Arshad Warsi married Maria Goretti on 15 February 1996. They have two kids, son named Zeke Warsi, born in 2005 and daughter Zene Zoe Warsi, born in 2007. Zeke also, made a special appearance in Salaam Namaste. During his school days, Warsi was a national level gymnast.

== Reception==
Warsi considers himself a better serious actor than a comic one. He's also an avid biker and was part of a bikers' gang in school. Actor Naseeruddin Shah said that: "He is easily the best all-round actor in this generation", while Vidya Balan said of Warsi: "He reminds me of the great European actors who can fit into any role. But he is completely under-utilised". In his book Hero Vol.2, Ashok Raj has called him "one of the most talented actors among today's breed". A well known actor, Warsi does not prefer giving auditions.

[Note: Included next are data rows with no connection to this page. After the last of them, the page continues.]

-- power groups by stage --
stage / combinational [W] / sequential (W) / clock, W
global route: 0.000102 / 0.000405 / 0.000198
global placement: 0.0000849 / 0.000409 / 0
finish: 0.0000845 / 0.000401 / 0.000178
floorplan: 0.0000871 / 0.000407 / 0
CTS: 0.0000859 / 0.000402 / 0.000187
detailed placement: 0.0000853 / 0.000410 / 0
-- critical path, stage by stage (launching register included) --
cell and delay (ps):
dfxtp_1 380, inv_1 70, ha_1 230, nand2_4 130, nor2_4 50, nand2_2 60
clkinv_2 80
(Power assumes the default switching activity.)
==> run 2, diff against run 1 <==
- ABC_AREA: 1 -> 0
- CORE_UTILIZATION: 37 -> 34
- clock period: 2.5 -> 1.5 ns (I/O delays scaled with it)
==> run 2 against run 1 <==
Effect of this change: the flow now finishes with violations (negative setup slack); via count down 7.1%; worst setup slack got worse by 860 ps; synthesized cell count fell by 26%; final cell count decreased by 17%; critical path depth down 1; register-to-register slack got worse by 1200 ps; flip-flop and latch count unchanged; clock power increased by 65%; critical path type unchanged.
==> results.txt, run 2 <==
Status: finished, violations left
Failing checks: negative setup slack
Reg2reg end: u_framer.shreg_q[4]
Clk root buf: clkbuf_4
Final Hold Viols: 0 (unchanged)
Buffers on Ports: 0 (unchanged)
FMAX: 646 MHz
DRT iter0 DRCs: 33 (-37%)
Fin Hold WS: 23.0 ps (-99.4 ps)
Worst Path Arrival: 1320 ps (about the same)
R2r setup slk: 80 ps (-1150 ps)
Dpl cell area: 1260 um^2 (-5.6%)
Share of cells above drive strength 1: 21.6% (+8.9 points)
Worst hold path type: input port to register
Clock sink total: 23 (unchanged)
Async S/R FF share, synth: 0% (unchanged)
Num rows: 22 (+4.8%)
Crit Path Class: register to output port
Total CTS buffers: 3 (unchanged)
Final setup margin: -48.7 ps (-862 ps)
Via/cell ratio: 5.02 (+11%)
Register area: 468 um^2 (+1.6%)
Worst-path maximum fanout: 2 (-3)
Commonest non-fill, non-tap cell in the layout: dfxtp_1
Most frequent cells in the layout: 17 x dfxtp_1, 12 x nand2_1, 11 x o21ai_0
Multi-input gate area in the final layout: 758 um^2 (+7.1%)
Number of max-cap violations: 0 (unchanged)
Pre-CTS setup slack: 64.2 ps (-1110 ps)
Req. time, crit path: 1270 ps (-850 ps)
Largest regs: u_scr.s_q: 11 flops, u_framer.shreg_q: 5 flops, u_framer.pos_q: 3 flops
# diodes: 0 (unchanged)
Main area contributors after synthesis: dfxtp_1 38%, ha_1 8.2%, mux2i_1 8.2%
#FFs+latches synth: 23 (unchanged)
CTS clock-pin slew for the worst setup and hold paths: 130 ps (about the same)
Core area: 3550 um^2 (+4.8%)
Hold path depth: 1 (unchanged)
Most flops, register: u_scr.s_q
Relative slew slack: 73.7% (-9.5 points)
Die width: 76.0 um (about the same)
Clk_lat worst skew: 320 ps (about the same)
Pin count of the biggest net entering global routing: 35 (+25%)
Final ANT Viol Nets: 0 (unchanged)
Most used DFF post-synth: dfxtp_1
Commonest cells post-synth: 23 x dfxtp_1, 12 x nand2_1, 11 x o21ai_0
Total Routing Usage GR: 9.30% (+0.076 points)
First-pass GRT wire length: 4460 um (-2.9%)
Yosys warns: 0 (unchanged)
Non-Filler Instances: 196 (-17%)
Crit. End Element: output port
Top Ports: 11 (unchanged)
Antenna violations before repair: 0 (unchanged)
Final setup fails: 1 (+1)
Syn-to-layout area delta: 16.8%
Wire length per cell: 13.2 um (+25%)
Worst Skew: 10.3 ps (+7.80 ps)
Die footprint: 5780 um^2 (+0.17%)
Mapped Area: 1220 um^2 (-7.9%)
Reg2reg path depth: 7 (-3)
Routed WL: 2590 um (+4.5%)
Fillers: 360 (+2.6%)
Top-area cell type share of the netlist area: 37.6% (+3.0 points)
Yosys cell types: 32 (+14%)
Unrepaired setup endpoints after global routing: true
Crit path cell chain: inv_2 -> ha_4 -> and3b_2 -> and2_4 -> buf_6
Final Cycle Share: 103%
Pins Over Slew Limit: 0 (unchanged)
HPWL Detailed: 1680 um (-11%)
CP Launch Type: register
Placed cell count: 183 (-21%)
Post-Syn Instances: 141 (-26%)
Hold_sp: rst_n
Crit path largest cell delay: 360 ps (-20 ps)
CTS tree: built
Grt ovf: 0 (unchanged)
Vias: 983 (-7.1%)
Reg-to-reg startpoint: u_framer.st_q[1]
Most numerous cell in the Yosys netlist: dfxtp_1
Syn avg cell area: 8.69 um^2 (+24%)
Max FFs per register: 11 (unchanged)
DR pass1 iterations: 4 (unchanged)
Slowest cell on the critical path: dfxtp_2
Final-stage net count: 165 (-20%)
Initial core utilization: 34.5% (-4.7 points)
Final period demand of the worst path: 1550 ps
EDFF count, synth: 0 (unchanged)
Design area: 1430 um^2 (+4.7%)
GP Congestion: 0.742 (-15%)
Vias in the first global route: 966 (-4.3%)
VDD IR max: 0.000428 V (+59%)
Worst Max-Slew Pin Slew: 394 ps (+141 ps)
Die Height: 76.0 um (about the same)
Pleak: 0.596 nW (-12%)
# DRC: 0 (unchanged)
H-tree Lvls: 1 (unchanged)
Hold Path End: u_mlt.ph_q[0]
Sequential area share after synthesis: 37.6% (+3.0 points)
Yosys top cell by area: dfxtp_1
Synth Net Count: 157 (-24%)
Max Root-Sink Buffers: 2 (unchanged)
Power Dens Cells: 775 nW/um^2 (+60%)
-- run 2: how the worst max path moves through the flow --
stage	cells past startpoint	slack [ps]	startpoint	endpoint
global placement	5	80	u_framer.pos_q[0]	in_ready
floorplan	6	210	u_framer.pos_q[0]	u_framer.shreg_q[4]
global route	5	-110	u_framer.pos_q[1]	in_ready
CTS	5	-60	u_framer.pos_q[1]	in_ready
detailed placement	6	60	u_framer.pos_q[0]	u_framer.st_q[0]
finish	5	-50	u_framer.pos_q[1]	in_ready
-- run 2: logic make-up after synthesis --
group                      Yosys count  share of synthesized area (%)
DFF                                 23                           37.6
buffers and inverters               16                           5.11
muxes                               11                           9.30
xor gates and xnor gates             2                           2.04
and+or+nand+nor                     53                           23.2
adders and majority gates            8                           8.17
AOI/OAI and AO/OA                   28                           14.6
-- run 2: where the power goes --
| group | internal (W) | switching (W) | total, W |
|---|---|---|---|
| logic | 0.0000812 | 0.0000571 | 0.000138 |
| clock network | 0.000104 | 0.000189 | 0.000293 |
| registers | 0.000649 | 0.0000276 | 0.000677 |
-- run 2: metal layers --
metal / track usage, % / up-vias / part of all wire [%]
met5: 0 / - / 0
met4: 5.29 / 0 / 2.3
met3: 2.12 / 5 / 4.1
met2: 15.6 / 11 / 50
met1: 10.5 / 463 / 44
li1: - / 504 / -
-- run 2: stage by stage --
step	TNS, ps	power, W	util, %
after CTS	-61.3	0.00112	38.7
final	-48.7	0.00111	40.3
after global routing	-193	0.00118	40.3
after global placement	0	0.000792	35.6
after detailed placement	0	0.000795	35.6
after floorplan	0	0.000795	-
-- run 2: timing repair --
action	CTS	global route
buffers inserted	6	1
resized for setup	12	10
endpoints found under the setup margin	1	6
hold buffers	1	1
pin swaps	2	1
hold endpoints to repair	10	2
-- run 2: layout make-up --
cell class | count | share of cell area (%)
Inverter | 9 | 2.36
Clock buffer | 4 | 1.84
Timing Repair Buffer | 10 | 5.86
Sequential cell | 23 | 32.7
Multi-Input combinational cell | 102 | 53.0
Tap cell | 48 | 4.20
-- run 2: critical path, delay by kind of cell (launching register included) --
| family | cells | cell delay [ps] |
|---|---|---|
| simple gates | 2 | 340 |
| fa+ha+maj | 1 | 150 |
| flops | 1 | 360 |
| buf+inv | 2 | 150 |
`src/rtl/pwm_dt_pkg.sv`:
```
package pwm_dt_pkg;
  typedef enum logic [3:0] {
    REG_KEY  = 4'd0,
    REG_CTRL = 4'd1,
    REG_PRD  = 4'd2,
    REG_CNT  = 4'd3,
    REG_A1   = 4'd4,
    REG_A2   = 4'd5,
    REG_B1   = 4'd6,
    REG_B2   = 4'd7,
    REG_DTR  = 4'd8,
    REG_DTF  = 4'd9
  } reg_sel_e;

  typedef struct packed {
    logic b_idle;
    logic a_idle;
    logic dt_en;
    logic start_en;
  } ctrl_t;

  localparam logic [7:0] UNLOCK_KEY = 8'hA5;
endpackage

```
`src/rtl/pwm_dt_regs.sv`:
```
module pwm_dt_regs
  import pwm_dt_pkg::*;
#(
  parameter int DW = 32
) (
  input  logic          clk_i,
  input  logic          rst_ni,
  input  logic          wr_en_i,
  input  logic [3:0]    wr_sel_i,
  input  logic [DW-1:0] wr_data_i,
  output ctrl_t         ctrl_o,
  output logic [DW-1:0] prd_o,
  output logic [DW-1:0] a1_o,
  output logic [DW-1:0] a2_o,
  output logic [DW-1:0] b1_o,
  output logic [DW-1:0] b2_o,
  output logic [DW-1:0] dtr_o,
  output logic [DW-1:0] dtf_o,
  output logic          cnt_wr_o,
  output logic [DW-1:0] cnt_val_o
);
  reg_sel_e sel_w;
  logic     wr_ok_w;
  logic     unlocked_q;

  assign sel_w   = reg_sel_e'(wr_sel_i);
  assign wr_ok_w = wr_en_i && (unlocked_q || sel_w == REG_KEY);

  assign cnt_wr_o  = wr_ok_w && sel_w == REG_CNT;
  assign cnt_val_o = wr_data_i;

  always_ff @(posedge clk_i or negedge rst_ni) begin
    if (!rst_ni) begin
      unlocked_q <= 1'b0;
      ctrl_o     <= '0;
      prd_o      <= '1;
      a1_o       <= '0;
      a2_o       <= '0;
      b1_o       <= '0;
      b2_o       <= '0;
      dtr_o      <= '0;
      dtf_o      <= '0;
    end else if (wr_ok_w) begin
      case (sel_w)
        REG_KEY:  unlocked_q <= (wr_data_i[15:8] == UNLOCK_KEY);
        REG_CTRL: ctrl_o     <= ctrl_t'(wr_data_i[3:0]);
        REG_PRD:  prd_o      <= wr_data_i;
        REG_A1:   a1_o       <= wr_data_i;
        REG_A2:   a2_o       <= wr_data_i;
        REG_B1:   b1_o       <= wr_data_i;
        REG_B2:   b2_o       <= wr_data_i;
        REG_DTR:  dtr_o      <= wr_data_i;
        REG_DTF:  dtf_o      <= wr_data_i;
        default:  ;
      endcase
    end
  end
endmodule

```
`src/rtl/pwm_dt_deadtime.sv`:
```
module pwm_dt_deadtime #(
  parameter int DW = 32
) (
  input  logic          en_i,
  input  logic [DW-1:0] a1_i,
  input  logic [DW-1:0] a2_i,
  input  logic [DW-1:0] b1_i,
  input  logic [DW-1:0] b2_i,
  input  logic [DW-1:0] dtr_i,
  input  logic [DW-1:0] dtf_i,
  input  logic [DW-1:0] prd_i,
  output logic [DW-1:0] b1_o,
  output logic [DW-1:0] b2_o
);
  logic [DW:0]   late_w;
  logic [DW-1:0] early_w;
  logic [DW-1:0] late_clip_w;

  // B falls before A rises, B rises after A falls
  assign early_w     = (a1_i >= dtf_i) ? a1_i - dtf_i : '0;
  assign late_w      = {1'b0, a2_i} + {1'b0, dtr_i};
  assign late_clip_w = (late_w > {1'b0, prd_i}) ? prd_i : late_w[DW-1:0];

  assign b1_o = en_i ? early_w     : b1_i;
  assign b2_o = en_i ? late_clip_w : b2_i;
endmodule

```
`src/rtl/pwm_dt_edge.sv`:
```
module pwm_dt_edge #(
  parameter int DW = 32
) (
  input  logic          clk_i,
  input  logic          rst_ni,
  input  logic          run_i,
  input  logic [DW-1:0] cnt_i,
  input  logic          load_i,
  input  logic [DW-1:0] first_i,
  input  logic [DW-1:0] second_i,
  input  logic          idle_i,
  output logic          pin_o,
  output logic [DW-1:0] cmp_o
);
  logic [DW-1:0] tmp_q;
  logic          match_w;

  assign match_w = run_i && (cnt_i == cmp_o);

  always_ff @(posedge clk_i or negedge rst_ni) begin
    if (!rst_ni) begin
      cmp_o <= '0;
      tmp_q <= '0;
    end else if (load_i) begin
      cmp_o <= first_i;
      tmp_q <= second_i;
    end else if (match_w) begin
      cmp_o <= tmp_q;
    end
  end

  always_ff @(posedge clk_i or negedge rst_ni) begin
    if (!rst_ni)      pin_o <= 1'b0;
    else if (!run_i)  pin_o <= idle_i;
    else if (match_w) pin_o <= ~pin_o;
  end
endmodule

```
`src/rtl/pwm_dt_channel.sv`:
```
module pwm_dt_channel
  import pwm_dt_pkg::*;
#(
  parameter int DW = 32
) (
  input  logic          clk_i,
  input  logic          rst_ni,
  input  logic          wr_en_i,
  input  logic [3:0]    wr_sel_i,
  input  logic [DW-1:0] wr_data_i,
  input  logic          start_i,
  input  logic          force_i,
  output logic          pin_a_o,
  output logic          pin_b_o,
  output logic          ovf_o,
  output logic          run_o,
  output logic [DW-1:0] cnt_o,
  output logic [DW-1:0] prd_o,
  output logic [DW-1:0] cmp_a_o,
  output logic [DW-1:0] cmp_b_o
);
  ctrl_t         ctrl_w;
  logic [DW-1:0] a1_w, a2_w, b1_w, b2_w, dtr_w, dtf_w;
  logic [DW-1:0] b1_eff_w, b2_eff_w, cnt_val_w;
  logic          cnt_wr_w, start_go_w, end_w, load_w;

  pwm_dt_regs #(.DW(DW)) u_regs (
    .clk_i     (clk_i),
    .rst_ni    (rst_ni),
    .wr_en_i   (wr_en_i),
    .wr_sel_i  (wr_sel_i),
    .wr_data_i (wr_data_i),
    .ctrl_o    (ctrl_w),
    .prd_o     (prd_o),
    .a1_o      (a1_w),
    .a2_o      (a2_w),
    .b1_o      (b1_w),
    .b2_o      (b2_w),
    .dtr_o     (dtr_w),
    .dtf_o     (dtf_w),
    .cnt_wr_o  (cnt_wr_w),
    .cnt_val_o (cnt_val_w)
  );

  pwm_dt_deadtime #(.DW(DW)) u_dt (
    .en_i  (ctrl_w.dt_en),
    .a1_i  (a1_w),
    .a2_i  (a2_w),
    .b1_i  (b1_w),
    .b2_i  (b2_w),
    .dtr_i (dtr_w),
    .dtf_i (dtf_w),
    .prd_i (prd_o),
    .b1_o  (b1_eff_w),
    .b2_o  (b2_eff_w)
  );

  assign start_go_w = start_i && ctrl_w.start_en && !run_o;
  assign end_w      = run_o && (cnt_o == prd_o);
  assign load_w     = start_go_w || end_w || force_i;

  always_ff @(posedge clk_i or negedge rst_ni) begin
    if (!rst_ni) begin
      run_o <= 1'b0;
      cnt_o <= '0;
      ovf_o <= 1'b0;
    end else begin
      ovf_o <= end_w;
      if (start_go_w) run_o <= 1'b1;
      if (!run_o) begin
        if (cnt_wr_w) cnt_o <= cnt_val_w;
      end else begin
        cnt_o <= end_w ? '0 : cnt_o + 1'b1;
      end
    end
  end

  logic [1:0][DW-1:0] first_w, second_w, cmp_w;
  logic [1:0]         idle_w, pin_w;

  assign first_w[0]  = a1_w;
  assign second_w[0] = a2_w;
  assign idle_w[0]   = ctrl_w.a_idle;
  assign first_w[1]  = b1_eff_w;
  assign second_w[1] = b2_eff_w;
  assign idle_w[1]   = ctrl_w.b_idle;

  for (genvar e = 0; e < 2; e++) begin : g_edge
    pwm_dt_edge #(.DW(DW)) u_edge (
      .clk_i    (clk_i),
      .rst_ni   (rst_ni),
      .run_i    (run_o),
      .cnt_i    (cnt_o),
      .load_i   (load_w),
      .first_i  (first_w[e]),
      .second_i (second_w[e]),
      .idle_i   (idle_w[e]),
      .pin_o    (pin_w[e]),
      .cmp_o    (cmp_w[e])
    );
  end

  assign pin_a_o = pin_w[0];
  assign pin_b_o = pin_w[1];
  assign cmp_a_o = cmp_w[0];
  assign cmp_b_o = cmp_w[1];
endmodule

```
`src/rtl/pwm_dt_timer.sv`:
```
module pwm_dt_timer #(
  parameter  int NUM_CH = 2,
  parameter  int DW     = 32,
  localparam int CH_W   = (NUM_CH > 1) ? $clog2(NUM_CH) : 1,
  localparam int AW     = CH_W + 4
) (
  input  logic              clk_i,
  input  logic              rst_ni,
  input  logic              wr_en_i,
  input  logic [AW-1:0]     wr_addr_i,
  input  logic [DW-1:0]     wr_data_i,
  input  logic [NUM_CH-1:0] start_i,
  input  logic [NUM_CH-1:0] force_i,
  output logic [NUM_CH-1:0] pin_a_o,
  output logic [NUM_CH-1:0] pin_b_o,
  output logic [NUM_CH-1:0] ovf_o
);
  logic [NUM_CH-1:0] run_w;
  logic [DW-1:0]     cnt_w   [NUM_CH];
  logic [DW-1:0]     prd_w   [NUM_CH];
  logic [DW-1:0]     cmp_a_w [NUM_CH];
  logic [DW-1:0]     cmp_b_w [NUM_CH];

  for (genvar g = 0; g < NUM_CH; g++) begin : g_ch
    logic sel_w;
    assign sel_w = wr_en_i && (wr_addr_i[AW-1:4] == CH_W'(g));

    pwm_dt_channel #(.DW(DW)) u_ch (
      .clk_i     (clk_i),
      .rst_ni    (rst_ni),
      .wr_en_i   (sel_w),
      .wr_sel_i  (wr_addr_i[3:0]),
      .wr_data_i (wr_data_i),
      .start_i   (start_i[g]),
      .force_i   (force_i[g]),
      .pin_a_o   (pin_a_o[g]),
      .pin_b_o   (pin_b_o[g]),
      .ovf_o     (ovf_o[g]),
      .run_o     (run_w[g]),
      .cnt_o     (cnt_w[g]),
      .prd_o     (prd_w[g]),
      .cmp_a_o   (cmp_a_w[g]),
      .cmp_b_o   (cmp_b_w[g])
    );
  end
endmodule

```
`config.mk`:
```
export PLATFORM = sky130hd
export DESIGN_NAME = pwm_dt_timer
export DESIGN_NICKNAME = d
export VERILOG_FILES = /design/src/rtl/pwm_dt_pkg.sv /design/src/rtl/pwm_dt_regs.sv /design/src/rtl/pwm_dt_deadtime.sv /design/src/rtl/pwm_dt_edge.sv /design/src/rtl/pwm_dt_channel.sv /design/src/rtl/pwm_dt_timer.sv
export SDC_FILE = /design/constraint.sdc
export NUM_CORES = 2
export LEC_CHECK = 0
export BUFFER_PORTS_ARGS = -buffer_cell sky130_fd_sc_hd__buf_2
export CORE_ASPECT_RATIO = 1.1
export CORE_MARGIN = 3
export CORE_UTILIZATION = 40
export DETAILED_ROUTE_END_ITERATION = 8
export PLACE_DENSITY = 0.56
export SYNTH_ARGS = -nofsm -noshare
export SYNTH_HDL_FRONTEND = slang
export SYNTH_SLANG_ARGS = --single-unit
```
`constraint.sdc`:
```
create_clock -name clk_i -period 9.7 [get_ports clk_i]
set_clock_uncertainty 0.15 [all_clocks]
set_input_delay 0.485 -clock clk_i [delete_from_list [all_inputs] [get_ports clk_i]]
set_output_delay 0.485 -clock clk_i [all_outputs]
set_load 0.01 [all_outputs]
```
==> impl_metrics.json <==
{
  "outcome": "completed",
  "htree_levels": 3,
  "max_slew_margin_pct": 18.0,
  "cp.arrival_ns": 6.64,
  "hold_class": "in -> reg",
  "endpoint_kind": "register",
  "crit_required_ns": 10.14,
  "period_needed_ns": 6.20,
  "wl_um": 137000,
  "synthArstFlopShare_pct": 100,
  "mostFrequentLayoutCell": "dfrtp_1",
  "numCtsBuffers": 90,
  "vias_per_cell": 5.75,
  "slew_violations": 0,
  "met2WireLength_um": 63900,
  "io_pins": 50,
  "syn-cell-area_um2": 44000,
  "wl_met3_um": 6480,
  "cts_setup_buffers": 0,
  "critical_path_class": "reg -> reg",
  "worstSetupStartpoint": "g_ch[1].u_ch.u_regs.a2_o[3]$_DFFE_PN0P_",
  "die_area_um2": 114000,
  "first_pass_iters": 5,
  "design_area_um2": 48600,
  "drc": 0,
  "port_buffers": 49,
  "gp_congestion": 0.906,
  "tritoncts": "yes",
  "maxUsedRoutingLayer": "met4",
  "met1_length_um": 60600,
  "cap_viol_max_count": 0,
  "clkTransAtPathRegs_ns": 0.06,
  "grt_pass1_vias": 32400,
  "ant_nets": 0,
  "clock_latency_ns": 0.66,
  "synth_seq_cells": 786,
  "r2r_slack_ns": 3.50,
  "final_cell_mix": "dfrtp_1, mux2_2, nand2_1",
  "fmax_mhz": 161,
  "post_dp_cell_area_um2": 45300,
  "grt_first_pass_wirelength_um": 208000,
  "place_hpwl_um": 96200,
  "root_buffer": "clkbuf_16",
  "synth_edf_count": 0,
  "layout.nets": 4298,
  "power.density_nw_per_um2": 154,
  "die-height_um": 354,
  "hold_violations": 0,
  "pre_cts_ws_ns": 3.57,
  "area.growth.synth_to_final_pct": 10.6,
  "vias": 31900,
  "rsz0062_at_grt": "false",
  "tightest_slew_ns": 1.23,
  "grt_max_degree": 155,
  "place_inst": 5367,
  "rows": 126,
  "postCtsResizedCells": 0,
  "core_um2": 108000,
  "r2r_start": "g_ch[1].u_ch.u_regs.a2_o[3]$_DFFE_PN0P_",
  "post-route-period-util_pct": 64.0,
  "hold_path_startpoint": "wr_en_i",
  "cts_max_path_buffers": 3,
  "initial_core_util_pct": 40.7,
  "fin_setup_tns_ns": 0,
  "drive_gt1_share_pct": 20.4,
  "cts_num_sinks": 786,
  "syn_area_per_cell_um2": 10.6,
  "critPathMaxFanout": 18,
  "ys_warn_count": 0,
  "finalPower_mw": 7.48,
  "yosysSeqAreaShare_pct": 44.9,
  "synth_cells": 4143,
  "grt_use_total_pct": 24.0,
  "grt_overflow_total": 0,
  "vdd_drop_max_mv": 0.132,
  "final_cells": 5540,
  "startpoint_type": "register",
  "setup_slack_ns": 3.50,
  "regArea_um2": 19800,
  "antenna_found_initial": 8,
  "hold_slack_ns": 0.0877,
  "synth_cell_type_count": 84,
  "num-fill-cells": 10200,
  "drtIter0Drc": 2438,
  "routedWlPerCell_um": 24.7,
  "synth.net_count": 4385,
  "die_w_um": 322,
  "yosys_most_used_dff": "dfrtp_1",
  "fin_util_pct": 45.0,
  "p_leak_nw": 23.8,
  "setup_viol": 0,
  "multiInputGateArea_um2": 22600
}
[Yosys cell counts (17+ instances only)]
master	n	area share (%)
a21o_1	80	1.4
o21a_1	18	0.31
nand2b_1	17	0.24
a221o_1	49	1.1
mux2_2	474	12
buf_2	72	0.82
nand2_1	293	2.5
dfrtp_1	722	41
nor3b_1	61	1.0
a31oi_1	27	0.38
clkbuf_1	171	1.5
a21oi_1	276	3.1
o21ai_0	166	1.9
o21bai_1	24	0.41
nand3_1	62	0.71
ha_1	194	5.5
mux2i_1	183	4.2
and3_1	73	1.0
nor3_1	31	0.35
inv_1	169	1.4
nor2_1	156	1.3
a221oi_1	30	0.60
a211oi_1	29	0.49
nand4_1	70	1.0
o21ai_1	65	0.74
dfstp_2	64	3.8
xor2_1	82	1.6
nor4_1	31	0.44
nor2b_1	17	0.24
xnor2_1	225	4.5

Bhawana Somaaya has called him "one of the best three dancers of the Hindi film industry". Director Samir Tewari called him "the most underrated and un-utilised actor." Boman Irani also feels the same and called him a "natural and unique performer".

== Work and accolades ==

Warsi won the Filmfare Award for Best Performance in a Comic Role in 2007. He has been awarded the Zee Cine Award for Best Actor in a Comic Role twice (in 2004 and 2007).